→ **WORK ITEM**: When you reach the line containing "APB register file" in the records below, start copying exactly, and stop once you have copied the line containing "logic [LANE_W-1:0] lane;".

→ **Saved entries**:
□ □ □ □ □
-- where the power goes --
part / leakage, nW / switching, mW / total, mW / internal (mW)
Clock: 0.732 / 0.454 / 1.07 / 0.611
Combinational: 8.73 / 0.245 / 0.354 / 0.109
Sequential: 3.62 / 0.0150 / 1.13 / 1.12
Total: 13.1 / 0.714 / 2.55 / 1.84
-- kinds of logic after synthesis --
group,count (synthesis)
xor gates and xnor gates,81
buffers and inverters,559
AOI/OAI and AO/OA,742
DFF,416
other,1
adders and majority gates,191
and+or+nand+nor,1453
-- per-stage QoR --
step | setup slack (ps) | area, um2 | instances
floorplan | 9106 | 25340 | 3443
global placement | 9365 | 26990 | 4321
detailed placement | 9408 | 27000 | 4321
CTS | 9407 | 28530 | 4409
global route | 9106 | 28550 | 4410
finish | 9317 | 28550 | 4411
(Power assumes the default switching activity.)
$ cat src/hdl/sp2a_pkg.sv
// Shared types, constants and helper functions of the segregated power-of-two
// block allocator. No dependencies; every other file refers to it by scope.
`default_nettype none

package sp2a_pkg;

  // Address space and size classes
  localparam int ADDR_BITS  = 20;
  localparam int MIN_LANE   = 6;
  localparam int MAX_LANE   = 16;
  localparam int LANES      = MAX_LANE - MIN_LANE + 1;
  localparam int LANE_W     = $clog2(LANES);
  localparam int SIZE_W     = ADDR_BITS + 1;
  localparam int WIDE_W     = SIZE_W + 1;
  localparam int CLS_W      = 5;
  localparam int GRAN_W     = ADDR_BITS - MIN_LANE;
  localparam int LINK_W     = GRAN_W + 1;
  localparam int LINK_DEPTH = 1 << GRAN_W;

  localparam logic [WIDE_W-1:0] SPACE = WIDE_W'(1) << ADDR_BITS;

  // Page shift register
  localparam int PS_W     = 5;
  localparam int PS_MIN   = 6;
  localparam int PS_MAX   = 20;
  localparam int PS_RESET = 12;

  // APB register file
  localparam int APB_AW = 3;
  localparam int APB_DW = 32;
  localparam logic REG_PAGE_SHIFT = 1'b0;

  // Queue depths (powers of two so that the pointers wrap by themselves)
  localparam int CMDQ_DEPTH = 2;
  localparam int CMDQ_PW    = $clog2(CMDQ_DEPTH);
  localparam int RSPQ_DEPTH = 2;
  localparam int RSPQ_PW    = $clog2(RSPQ_DEPTH);

  typedef enum logic {
    OP_ALLOC   = 1'b0,
    OP_RELEASE = 1'b1
  } op_e;

  typedef enum logic [1:0] {
    STS_ALLOC   = 2'd0,
    STS_RELEASE = 2'd1,
    STS_OOM     = 2'd2
  } status_e;

  typedef enum logic [2:0] {
    ES_IDLE,
    ES_DECODE,
    ES_CARVE,
    ES_POP,
    ES_OUT
  } eng_state_e;

  typedef struct packed {
    logic                 opcode;
    logic [SIZE_W-1:0]    size_bytes;
    logic [ADDR_BITS-1:0] block_addr;
  } req_t;

  typedef struct packed {
    status_e              status;
    logic [ADDR_BITS-1:0] granted_addr;
    logic [CLS_W-1:0]     size_class;
    logic [SIZE_W-1:0]    bytes_in_use;
    logic [SIZE_W-1:0]    peak_in_use;
  } rsp_t;

  // Classified request handed from the front end to the engine
  typedef struct packed {
    logic              is_rel;
    logic              pooled;
    logic [CLS_W-1:0]  cls;
    logic [LANE_W-1:0] lane;
    logic [GRAN_W-1:0] gran;
    logic [SIZE_W-1:0] amount;
  } cmd_t;

  // ceil(log2(size)), floored at MIN_LANE
  function automatic logic [CLS_W-1:0] size_class(input logic [SIZE_W-1:0] size);
    logic [CLS_W-1:0] msb;
    logic             pow2;
    logic [CLS_W-1:0] cls;
    msb = '0;
    for (int i = 0; i < SIZE_W; i++) begin
      if (size[i]) begin
        msb = CLS_W'(i);
      end
    end
    pow2 = ((size & (size - SIZE_W'(1))) == '0);
    if (size <= (SIZE_W'(1) << MIN_LANE)) begin
      cls = CLS_W'(MIN_LANE);
    end else begin
      cls = msb + CLS_W'(!pow2);
    end
    return cls;
  endfunction

  // Page shift clamped to its legal range
  function automatic logic [PS_W-1:0] eff_shift(input logic [PS_W-1:0] ps);
    logic [PS_W-1:0] r;
    if (ps < PS_W'(PS_MIN)) begin
      r = PS_W'(PS_MIN);
    end else if (ps > PS_W'(PS_MAX)) begin
      r = PS_W'(PS_MAX);
    end else begin
      r = ps;
    end
    return r;
  endfunction

endpackage

`default_nettype wire

$ cat src/hdl/sp2a_res_queue.sv
// Result queue between the engine and the output ports.
// Depends on sp2a_pkg.
`default_nettype none

module sp2a_res_queue (
  input  wire logic            clk_i,
  input  wire logic            rst_ni,
  input  wire logic            in_valid_i,
  output logic                 in_ready_o,
  input  wire sp2a_pkg::rsp_t  in_rsp_i,
  output logic                 empty,
  input  wire logic            pop,
  output sp2a_pkg::rsp_t       rsp_o
);

  sp2a_pkg::rsp_t                slots_q [sp2a_pkg::RSPQ_DEPTH];
  logic [sp2a_pkg::RSPQ_PW-1:0]  wr_ptr_q, rd_ptr_q;
  logic [sp2a_pkg::RSPQ_PW:0]    cnt_q, cnt_d;
  logic                          do_wr, do_rd;

  assign in_ready_o = (cnt_q != (sp2a_pkg::RSPQ_PW + 1)'(sp2a_pkg::RSPQ_DEPTH));
  assign empty      = (cnt_q == '0);
  assign rsp_o      = slots_q[rd_ptr_q];
  assign do_wr      = in_valid_i && in_ready_o;
  assign do_rd      = pop && !empty;

  always_comb begin
    cnt_d = cnt_q + (sp2a_pkg::RSPQ_PW + 1)'(do_wr) - (sp2a_pkg::RSPQ_PW + 1)'(do_rd);
  end

  // Pointers and fill level
  always_ff @(posedge clk_i or negedge rst_ni) begin
    if (!rst_ni) begin
      wr_ptr_q <= '0;
      rd_ptr_q <= '0;
      cnt_q    <= '0;
    end else begin
      if (do_wr) begin
        wr_ptr_q <= wr_ptr_q + 1'b1;
      end
      if (do_rd) begin
        rd_ptr_q <= rd_ptr_q + 1'b1;
      end
      cnt_q <= cnt_d;
    end
  end

  // Storage
  always_ff @(posedge clk_i) begin
    if (do_wr) begin
      slots_q[wr_ptr_q] <= in_rsp_i;
    end
  end

endmodule

`default_nettype wire

$ cat config.mk
export PLATFORM = sky130hd
export DESIGN_NAME = sp2a_res_queue
export DESIGN_NICKNAME = d
export VERILOG_FILES = /design/src/hdl/sp2a_pkg.sv /design/src/hdl/sp2a_res_queue.sv
export SDC_FILE = /design/constraint.sdc
export NUM_CORES = 1
export LEC_CHECK = 0
export ABC_AREA = 1
export BUFFER_PORTS_ARGS = -buffer_cell sky130_fd_sc_hd__buf_2
export CAP_MARGIN = 5
export CORE_ASPECT_RATIO = 0.7
export CORE_MARGIN = 4
export CORE_UTILIZATION = 56
export DETAILED_ROUTE_END_ITERATION = 6
export PLACE_DENSITY = 0.85
export SYNTH_ARGS = -nofsm -noshare
export SYNTH_HDL_FRONTEND = slang
export SYNTH_SLANG_ARGS = --single-unit
$ cat constraint.sdc
create_clock -name clk_i -period 8.4 [get_ports clk_i]
set_input_delay 0.84 -clock clk_i [delete_from_list [all_inputs] [get_ports clk_i]]
set_output_delay 0.84 -clock clk_i [all_outputs]
set_load 0.02 [all_outputs]
Yosys cells after proc, flatten, opt, wreduce, memory -nomap -nowiden
Memory sizes are Yosys's and may differ from the RTL's.
Index checks and enable logic that the tools add are counted.
{"block": "op_classes", "n_lt_le_gt_ge": 0, "bitwise_logic": 0, "eq_ne": 1, "n_div": 0, "reduce_logical": 4, "n_shift": 0, "n_addsub": 4, "muxes": 2, "mul": 0}
{"cell": "adder 1 bit (second input constant)", "count": 2}
{"cell": "adder 2 x 1 -> 2 bit", "count": 1}
{"cell": "logical AND 1 bit", "count": 2}
{"cell": "zero test 2 bit", "count": 1}
{"cell": "2-to-1 mux 1 bit", "count": 2}
{"cell": "inequality test 2 bit (second input constant)", "count": 1}
{"cell": "subtractor 2 x 1 -> 2 bit", "count": 1}
{"cell": "zero test 1 bit", "count": 1}
{"block": "word_totals", "mem_bits_rw": 138, "mem_bits_ro": 0, "in_bits": 73, "out_inout_bits": 71, "wordCells": 15, "reg_bits": 4, "n_memories": 1, "latch_bits": 0}
{"memory": "slots_q", "words": 2, "word_bits": 69, "read_ports": 1, "rd_ports_with_merged_regs": 0, "write_ports": 1, "line_no": "sp2a_res_queue.sv:16", "text": "sp2a_pkg::rsp_t slots_q [sp2a_pkg::RSPQ_DEPTH];"}

Depth between registers and ports, before layout
{"block": "depth", "ltp_word": 4, "depth_mapped": 10}

Least setup slack after synthesis
Ideal clock, no wire load.
{"block": "synth_path", "kind": "input port to flip-flop", "start": "input in_valid_i", "end": "memory slots_q[1][0] in the netlist's numbering, enable pin", "cell_stages": 2, "path_slack_ps": 4087, "t_arrival_ps": 3816, "cell_sequence": "nand2_1 nor2_1"}
{"block": "synth_between", "elab_chain_cells": 3}
{"element": "start: declaration", "line_no": "sp2a_res_queue.sv:8", "text": "input wire logic in_valid_i,"}
{"element": "logical AND 1 bit", "line_no": "sp2a_res_queue.sv:24", "text": "assign do_wr = in_valid_i && in_ready_o;"}
{"element": "2-to-1 mux 1 bit", "line_no": "sp2a_res_queue.sv:50", "text": "if (do_wr) begin"}
{"element": "2-to-1 mux 1 bit (not written as such)", "line_no": "sp2a_res_queue.sv:51", "text": "slots_q[wr_ptr_q] <= in_rsp_i;"}
{"element": "end: declaration", "line_no": "sp2a_res_queue.sv:16"}
No other way between the ends.

==> reports/results.ini <==
[finish]
fill_cells = 620
final_nets = 618
postLayoutCellArea_um2 = 6610
area_growth_pct = 25.9
seq_area_um2 = 4250
multi_input_area_um2 = 877
final-instance-count-excl-fill = 679
drive_gt1_frac = 0.319
antennaDiodeCount = 0
utilization = 0.726

[detailed_routing]
drt_iter0_drc = 199
top_layer = met5
ant_nets = 0
routed_via_density = 4.89
wl_met1_um = 4040
dr.pass1.iters = 4
vias = 3323
wl_met2_um = 4970
routed-wl-met3_um = 970
wirelength_um = 10100
drc = 0
wl_per_cell_um = 14.8

[place]
place_congestion = 0.751
port_buffers = 143
dp_hpwl_um = 6280
dp.cells = 648
pre_cts_slack_ns = 5.85
dpl-instance-area_um2 = 6060

[synthesis]
syn_avg_cell_area_um2 = 13.4
yosysSeqAreaShare = 0.808
netlist-cell-type-count = 11
yosys_warnings = 0
synth_cells = 393
synth_area_um2 = 5250
synth-seq-cells = 142
syn_nets = 468

[worst_setup_path]
start_kind = flop
crit_path_max_fanout = 70
critPathLaunch = rd_ptr_q
r2r-start = cnt_q[1]
required_ns = 7.56
end_kind = output pin
worstPathArrival_ns = 1.84
worstSetupPathType = reg2out

[sta]
setup_viol = 0
fin_skew_ns = 0.00937
rsz0062_at_grt = false
relSlewSlack = 0.378
finalWorstSetupSlack_ns = 5.72
min_period_ns = 2.68
hold_viol = 0
slew_violations = 0
worst_pin_slew_ns = 0.933
holdWs_ns = 0.236
fmax_ghz = 0.373
setup_tns_ns = 0
finalCritPeriodShare = 0.319

[cts]
cts_num_sinks = 142
cts_hold_buffers = 0
cts_resized = 0
clk_pin_slew_worst_paths_ns = 0.06
clockBufferDepth = 2
cts_max_level = 4
root_buffer = clkbuf_16
cts_tree = yes
cts_setup_buffers = 0
cts_inserted_buffers = 17
clk_latency_ns = 0.40

[power]
power.density_nw_per_um2 = 386
p_leak_nw = 2.91
finalPower_mw = 2.55
ir_drop_mv = 0.245

[global_route]
grt_pass1_vias = 3254
grt_pass1_wl_um = 15200
antenna_found_initial = 1
grt-ovfl-total = 0
grtUsageTotal = 0.187
grt_max_degree = 71

[die]
floorplan.initialDensity = 0.577
die_y_um = 89.0
die_area_um2 = 11000
fp.dieW_um = 124
std_cell_rows = 29
ios = 144
core_um2 = 9110

[outcome]
outcome = complete, no violations

[job]
maxCapViolations = 0

[worst_hold_path]
hold_path.class = in2async

-- cells by family after synthesis --
| group | after synthesis | share of synthesized area |
|---|---|---|
| buffers and inverters | 25 | 0.0264 |
| and+or+nand+nor | 224 | 0.161 |
| adders and majority gates | 2 | 0.00476 |
| DFF | 142 | 0.808 |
□ □ □ □ □
→ **RESPONSE TO THIS EXERCISE**:
  // APB register file
  localparam int APB_AW = 3;
  localparam int APB_DW = 32;
  localparam logic REG_PAGE_SHIFT = 1'b0;

  // Queue depths (powers of two so that the pointers wrap by themselves)
  localparam int CMDQ_DEPTH = 2;
  localparam int CMDQ_PW    = $clog2(CMDQ_DEPTH);
  localparam int RSPQ_DEPTH = 2;
  localparam int RSPQ_PW    = $clog2(RSPQ_DEPTH);

  typedef enum logic {
    OP_ALLOC   = 1'b0,
    OP_RELEASE = 1'b1
  } op_e;

  typedef enum logic [1:0] {
    STS_ALLOC   = 2'd0,
    STS_RELEASE = 2'd1,
    STS_OOM     = 2'd2
  } status_e;

  typedef enum logic [2:0] {
    ES_IDLE,
    ES_DECODE,
    ES_CARVE,
    ES_POP,
    ES_OUT
  } eng_state_e;

  typedef struct packed {
    logic                 opcode;
    logic [SIZE_W-1:0]    size_bytes;
    logic [ADDR_BITS-1:0] block_addr;
  } req_t;

  typedef struct packed {
    status_e              status;
    logic [ADDR_BITS-1:0] granted_addr;
    logic [CLS_W-1:0]     size_class;
    logic [SIZE_W-1:0]    bytes_in_use;
    logic [SIZE_W-1:0]    peak_in_use;
  } rsp_t;

  // Classified request handed from the front end to the engine
  typedef struct packed {
    logic              is_rel;
    logic              pooled;
    logic [CLS_W-1:0]  cls;
    logic [LANE_W-1:0] lane;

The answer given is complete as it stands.